MATERIAL PROVIDED below:

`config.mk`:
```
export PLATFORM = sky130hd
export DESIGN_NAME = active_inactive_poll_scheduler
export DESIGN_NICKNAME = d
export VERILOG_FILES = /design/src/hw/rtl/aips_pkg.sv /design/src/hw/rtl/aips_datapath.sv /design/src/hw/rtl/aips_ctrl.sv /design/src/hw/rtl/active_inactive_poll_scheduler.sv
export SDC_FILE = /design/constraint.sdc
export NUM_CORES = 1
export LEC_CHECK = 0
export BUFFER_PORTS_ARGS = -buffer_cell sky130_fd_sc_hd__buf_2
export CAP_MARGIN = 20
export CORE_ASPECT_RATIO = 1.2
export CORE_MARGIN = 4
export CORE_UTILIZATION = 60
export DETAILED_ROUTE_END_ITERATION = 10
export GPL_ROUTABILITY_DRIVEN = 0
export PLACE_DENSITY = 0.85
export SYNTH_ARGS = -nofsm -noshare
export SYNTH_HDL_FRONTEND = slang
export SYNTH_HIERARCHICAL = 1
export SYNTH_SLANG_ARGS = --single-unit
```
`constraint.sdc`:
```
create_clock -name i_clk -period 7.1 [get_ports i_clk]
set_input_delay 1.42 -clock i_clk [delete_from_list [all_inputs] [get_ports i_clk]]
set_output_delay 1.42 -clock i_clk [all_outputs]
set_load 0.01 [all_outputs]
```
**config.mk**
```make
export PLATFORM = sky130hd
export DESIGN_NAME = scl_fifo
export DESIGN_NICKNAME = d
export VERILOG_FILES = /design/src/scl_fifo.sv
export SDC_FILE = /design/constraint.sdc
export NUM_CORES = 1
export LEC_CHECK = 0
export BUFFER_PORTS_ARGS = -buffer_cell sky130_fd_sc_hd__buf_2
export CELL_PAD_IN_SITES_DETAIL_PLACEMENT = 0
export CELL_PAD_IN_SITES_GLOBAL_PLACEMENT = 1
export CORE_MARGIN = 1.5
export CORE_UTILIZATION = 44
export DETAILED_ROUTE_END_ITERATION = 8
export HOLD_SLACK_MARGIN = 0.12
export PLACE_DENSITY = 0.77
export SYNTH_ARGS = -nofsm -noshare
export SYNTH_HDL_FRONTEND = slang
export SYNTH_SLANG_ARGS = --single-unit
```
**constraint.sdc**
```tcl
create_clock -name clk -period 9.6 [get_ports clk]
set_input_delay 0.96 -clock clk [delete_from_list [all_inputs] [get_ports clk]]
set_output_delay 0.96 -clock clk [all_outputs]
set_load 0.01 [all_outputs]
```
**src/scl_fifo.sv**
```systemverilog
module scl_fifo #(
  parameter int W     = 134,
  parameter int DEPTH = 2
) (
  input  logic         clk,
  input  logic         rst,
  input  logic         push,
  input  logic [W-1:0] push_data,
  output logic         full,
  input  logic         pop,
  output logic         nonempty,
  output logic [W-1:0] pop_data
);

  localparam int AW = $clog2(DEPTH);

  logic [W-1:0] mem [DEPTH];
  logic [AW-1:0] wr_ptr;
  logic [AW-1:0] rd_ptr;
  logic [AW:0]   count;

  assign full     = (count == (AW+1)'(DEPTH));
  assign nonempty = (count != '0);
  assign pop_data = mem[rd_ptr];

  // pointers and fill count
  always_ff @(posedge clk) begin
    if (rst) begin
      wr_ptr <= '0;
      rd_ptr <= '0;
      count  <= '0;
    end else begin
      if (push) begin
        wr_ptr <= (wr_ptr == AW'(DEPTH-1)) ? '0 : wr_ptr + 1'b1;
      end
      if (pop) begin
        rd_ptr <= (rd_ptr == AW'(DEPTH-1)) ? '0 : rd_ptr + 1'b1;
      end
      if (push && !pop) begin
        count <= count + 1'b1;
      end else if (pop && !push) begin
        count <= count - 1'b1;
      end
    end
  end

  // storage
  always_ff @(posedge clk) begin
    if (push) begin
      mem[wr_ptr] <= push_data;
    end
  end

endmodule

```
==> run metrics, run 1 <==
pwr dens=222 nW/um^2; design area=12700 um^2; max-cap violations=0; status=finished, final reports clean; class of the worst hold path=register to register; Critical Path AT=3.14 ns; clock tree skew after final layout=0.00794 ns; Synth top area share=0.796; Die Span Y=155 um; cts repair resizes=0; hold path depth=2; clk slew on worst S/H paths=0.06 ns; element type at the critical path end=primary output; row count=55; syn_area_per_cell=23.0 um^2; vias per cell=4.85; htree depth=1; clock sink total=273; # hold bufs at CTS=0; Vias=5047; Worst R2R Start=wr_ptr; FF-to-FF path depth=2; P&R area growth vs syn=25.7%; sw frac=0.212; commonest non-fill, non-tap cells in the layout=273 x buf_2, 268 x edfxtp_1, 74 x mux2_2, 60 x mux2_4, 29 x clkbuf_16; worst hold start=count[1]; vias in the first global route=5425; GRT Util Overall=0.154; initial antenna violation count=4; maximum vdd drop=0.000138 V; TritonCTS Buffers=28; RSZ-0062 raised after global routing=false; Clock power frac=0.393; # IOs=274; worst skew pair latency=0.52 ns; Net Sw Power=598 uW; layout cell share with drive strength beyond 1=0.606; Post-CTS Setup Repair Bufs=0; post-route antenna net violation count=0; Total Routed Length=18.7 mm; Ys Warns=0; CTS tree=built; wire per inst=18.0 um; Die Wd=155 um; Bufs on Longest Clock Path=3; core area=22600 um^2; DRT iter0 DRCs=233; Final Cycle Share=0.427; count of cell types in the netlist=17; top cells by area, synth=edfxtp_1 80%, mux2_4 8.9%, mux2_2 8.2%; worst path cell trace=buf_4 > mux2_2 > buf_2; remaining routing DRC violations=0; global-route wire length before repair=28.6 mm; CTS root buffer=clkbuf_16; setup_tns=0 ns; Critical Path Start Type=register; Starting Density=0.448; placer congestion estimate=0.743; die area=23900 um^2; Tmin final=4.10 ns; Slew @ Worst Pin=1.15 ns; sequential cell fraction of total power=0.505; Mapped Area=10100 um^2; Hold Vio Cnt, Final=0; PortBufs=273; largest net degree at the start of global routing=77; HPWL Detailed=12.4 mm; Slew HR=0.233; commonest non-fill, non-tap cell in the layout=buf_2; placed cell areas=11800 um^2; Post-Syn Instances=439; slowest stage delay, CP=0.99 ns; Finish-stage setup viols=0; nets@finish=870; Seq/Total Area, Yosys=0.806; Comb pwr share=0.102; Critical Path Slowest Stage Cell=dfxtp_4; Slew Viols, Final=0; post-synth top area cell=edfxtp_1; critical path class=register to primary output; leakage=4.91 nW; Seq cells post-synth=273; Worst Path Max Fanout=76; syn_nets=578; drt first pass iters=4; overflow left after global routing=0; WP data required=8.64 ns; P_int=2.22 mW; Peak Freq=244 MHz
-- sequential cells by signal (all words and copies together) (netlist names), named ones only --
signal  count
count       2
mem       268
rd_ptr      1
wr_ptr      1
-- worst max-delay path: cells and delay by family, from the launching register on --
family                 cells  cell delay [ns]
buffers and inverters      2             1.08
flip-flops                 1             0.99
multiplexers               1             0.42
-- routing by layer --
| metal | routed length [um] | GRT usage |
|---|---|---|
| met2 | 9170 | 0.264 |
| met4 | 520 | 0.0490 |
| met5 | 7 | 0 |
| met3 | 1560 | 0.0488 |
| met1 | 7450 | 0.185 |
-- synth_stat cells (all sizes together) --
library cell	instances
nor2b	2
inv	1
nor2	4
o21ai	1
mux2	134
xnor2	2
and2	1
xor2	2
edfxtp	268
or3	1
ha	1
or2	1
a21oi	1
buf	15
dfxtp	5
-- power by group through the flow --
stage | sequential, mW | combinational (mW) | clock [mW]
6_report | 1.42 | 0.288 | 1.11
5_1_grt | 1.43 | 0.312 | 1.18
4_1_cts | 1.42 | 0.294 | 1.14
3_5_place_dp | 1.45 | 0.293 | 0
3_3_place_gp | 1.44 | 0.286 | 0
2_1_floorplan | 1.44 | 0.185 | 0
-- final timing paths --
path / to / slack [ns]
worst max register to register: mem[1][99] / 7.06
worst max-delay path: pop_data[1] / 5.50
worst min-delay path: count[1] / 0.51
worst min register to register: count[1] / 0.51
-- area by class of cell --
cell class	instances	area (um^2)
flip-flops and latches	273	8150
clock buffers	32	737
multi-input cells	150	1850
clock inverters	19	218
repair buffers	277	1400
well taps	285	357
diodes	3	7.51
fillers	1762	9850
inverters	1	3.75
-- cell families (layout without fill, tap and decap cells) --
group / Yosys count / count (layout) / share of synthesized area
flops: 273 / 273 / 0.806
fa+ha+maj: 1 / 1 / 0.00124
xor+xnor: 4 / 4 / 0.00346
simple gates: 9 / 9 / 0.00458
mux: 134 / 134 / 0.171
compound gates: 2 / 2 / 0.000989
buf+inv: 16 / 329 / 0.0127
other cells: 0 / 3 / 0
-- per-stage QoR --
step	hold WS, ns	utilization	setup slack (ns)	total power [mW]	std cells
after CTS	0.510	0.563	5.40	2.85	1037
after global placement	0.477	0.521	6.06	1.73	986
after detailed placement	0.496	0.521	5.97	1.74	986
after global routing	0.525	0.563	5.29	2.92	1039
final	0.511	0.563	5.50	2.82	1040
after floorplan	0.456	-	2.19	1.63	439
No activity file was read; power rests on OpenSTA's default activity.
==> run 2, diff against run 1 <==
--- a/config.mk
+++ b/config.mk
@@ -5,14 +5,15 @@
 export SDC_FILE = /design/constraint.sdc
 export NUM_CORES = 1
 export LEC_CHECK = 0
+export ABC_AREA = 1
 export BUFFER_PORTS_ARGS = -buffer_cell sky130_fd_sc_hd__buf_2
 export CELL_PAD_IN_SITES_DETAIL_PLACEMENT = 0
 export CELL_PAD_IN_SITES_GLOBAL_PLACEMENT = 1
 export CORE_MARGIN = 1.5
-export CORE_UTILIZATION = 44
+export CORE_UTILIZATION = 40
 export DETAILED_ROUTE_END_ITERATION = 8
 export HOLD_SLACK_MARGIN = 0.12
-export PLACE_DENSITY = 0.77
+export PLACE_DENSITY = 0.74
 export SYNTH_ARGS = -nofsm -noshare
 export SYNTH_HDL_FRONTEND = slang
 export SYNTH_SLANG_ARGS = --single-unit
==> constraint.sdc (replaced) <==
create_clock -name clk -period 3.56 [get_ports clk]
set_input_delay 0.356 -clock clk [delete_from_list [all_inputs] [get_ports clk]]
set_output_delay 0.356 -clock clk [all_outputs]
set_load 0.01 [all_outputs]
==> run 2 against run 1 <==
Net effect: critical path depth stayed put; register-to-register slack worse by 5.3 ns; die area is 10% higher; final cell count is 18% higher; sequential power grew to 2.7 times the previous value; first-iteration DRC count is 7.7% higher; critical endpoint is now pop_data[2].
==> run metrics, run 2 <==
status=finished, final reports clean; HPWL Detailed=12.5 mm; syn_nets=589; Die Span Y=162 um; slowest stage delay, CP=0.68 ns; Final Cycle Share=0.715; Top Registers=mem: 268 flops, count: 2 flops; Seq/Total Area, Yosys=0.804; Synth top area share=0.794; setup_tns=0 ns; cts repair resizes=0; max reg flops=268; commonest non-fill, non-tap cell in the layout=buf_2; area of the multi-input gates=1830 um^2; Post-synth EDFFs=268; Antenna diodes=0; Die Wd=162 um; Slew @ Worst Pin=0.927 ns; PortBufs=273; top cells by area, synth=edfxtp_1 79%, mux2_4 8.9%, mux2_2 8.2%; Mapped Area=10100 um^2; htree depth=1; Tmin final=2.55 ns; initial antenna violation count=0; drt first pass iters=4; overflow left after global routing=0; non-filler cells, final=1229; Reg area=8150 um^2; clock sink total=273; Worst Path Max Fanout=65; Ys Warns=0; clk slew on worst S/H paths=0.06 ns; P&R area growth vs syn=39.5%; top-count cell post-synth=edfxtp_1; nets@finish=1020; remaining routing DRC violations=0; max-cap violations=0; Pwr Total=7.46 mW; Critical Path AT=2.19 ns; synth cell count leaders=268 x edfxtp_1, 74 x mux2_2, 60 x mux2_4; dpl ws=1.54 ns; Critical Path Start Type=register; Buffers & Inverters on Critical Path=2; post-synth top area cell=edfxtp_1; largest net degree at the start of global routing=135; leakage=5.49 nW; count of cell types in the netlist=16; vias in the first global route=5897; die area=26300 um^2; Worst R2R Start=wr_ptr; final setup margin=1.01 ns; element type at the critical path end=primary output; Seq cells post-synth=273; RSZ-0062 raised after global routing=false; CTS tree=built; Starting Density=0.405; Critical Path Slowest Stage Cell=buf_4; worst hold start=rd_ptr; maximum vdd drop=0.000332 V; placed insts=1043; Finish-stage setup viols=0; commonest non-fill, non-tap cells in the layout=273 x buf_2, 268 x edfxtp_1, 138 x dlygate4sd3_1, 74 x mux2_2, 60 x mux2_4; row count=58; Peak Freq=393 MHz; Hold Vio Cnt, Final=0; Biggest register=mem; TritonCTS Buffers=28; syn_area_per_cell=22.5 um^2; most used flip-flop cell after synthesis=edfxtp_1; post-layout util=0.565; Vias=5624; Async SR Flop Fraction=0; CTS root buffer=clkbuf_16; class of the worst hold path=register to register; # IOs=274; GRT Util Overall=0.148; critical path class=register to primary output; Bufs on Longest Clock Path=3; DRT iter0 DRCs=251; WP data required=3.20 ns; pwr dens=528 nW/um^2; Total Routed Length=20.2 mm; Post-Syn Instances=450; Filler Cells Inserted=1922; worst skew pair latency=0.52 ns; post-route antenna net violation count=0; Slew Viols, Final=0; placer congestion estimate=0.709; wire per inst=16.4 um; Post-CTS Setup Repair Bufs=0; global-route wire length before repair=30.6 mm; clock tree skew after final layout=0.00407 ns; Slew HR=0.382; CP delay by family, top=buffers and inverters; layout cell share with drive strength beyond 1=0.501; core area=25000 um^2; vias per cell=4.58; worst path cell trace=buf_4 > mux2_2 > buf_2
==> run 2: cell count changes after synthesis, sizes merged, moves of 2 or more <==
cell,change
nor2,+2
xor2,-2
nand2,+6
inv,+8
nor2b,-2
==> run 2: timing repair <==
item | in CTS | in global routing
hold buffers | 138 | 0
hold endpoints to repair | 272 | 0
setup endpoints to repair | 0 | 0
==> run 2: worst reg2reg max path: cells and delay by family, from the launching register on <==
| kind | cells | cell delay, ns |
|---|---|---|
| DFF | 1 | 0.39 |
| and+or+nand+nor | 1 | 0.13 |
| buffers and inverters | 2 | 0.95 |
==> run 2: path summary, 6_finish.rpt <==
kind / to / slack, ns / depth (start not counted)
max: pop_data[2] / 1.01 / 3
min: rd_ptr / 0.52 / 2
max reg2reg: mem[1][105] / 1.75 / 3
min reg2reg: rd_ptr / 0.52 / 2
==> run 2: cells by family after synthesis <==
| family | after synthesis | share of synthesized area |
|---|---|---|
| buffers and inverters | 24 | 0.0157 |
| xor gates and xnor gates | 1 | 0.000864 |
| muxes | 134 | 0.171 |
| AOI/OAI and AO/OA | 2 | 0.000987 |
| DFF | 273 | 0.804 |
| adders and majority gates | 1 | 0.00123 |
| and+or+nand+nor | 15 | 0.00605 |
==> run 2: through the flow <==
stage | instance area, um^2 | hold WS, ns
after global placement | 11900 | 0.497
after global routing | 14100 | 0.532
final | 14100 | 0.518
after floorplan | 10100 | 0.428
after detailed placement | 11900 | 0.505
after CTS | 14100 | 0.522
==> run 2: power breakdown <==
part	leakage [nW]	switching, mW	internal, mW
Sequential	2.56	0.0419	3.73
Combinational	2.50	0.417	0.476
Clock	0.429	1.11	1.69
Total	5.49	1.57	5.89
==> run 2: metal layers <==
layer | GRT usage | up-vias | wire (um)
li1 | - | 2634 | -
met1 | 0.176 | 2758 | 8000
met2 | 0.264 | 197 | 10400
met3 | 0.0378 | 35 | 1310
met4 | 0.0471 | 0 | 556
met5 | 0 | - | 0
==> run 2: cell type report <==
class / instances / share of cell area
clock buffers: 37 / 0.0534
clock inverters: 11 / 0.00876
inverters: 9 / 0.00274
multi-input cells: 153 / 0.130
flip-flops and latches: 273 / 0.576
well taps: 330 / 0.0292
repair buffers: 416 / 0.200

End of MATERIAL PROVIDED.

_PROBLEM REQUIREMENTS:_ Copy here each line of the preceding records with "config" in it.

_TASK RESULT:_
`config.mk`:
**config.mk**
--- a/config.mk
+++ b/config.mk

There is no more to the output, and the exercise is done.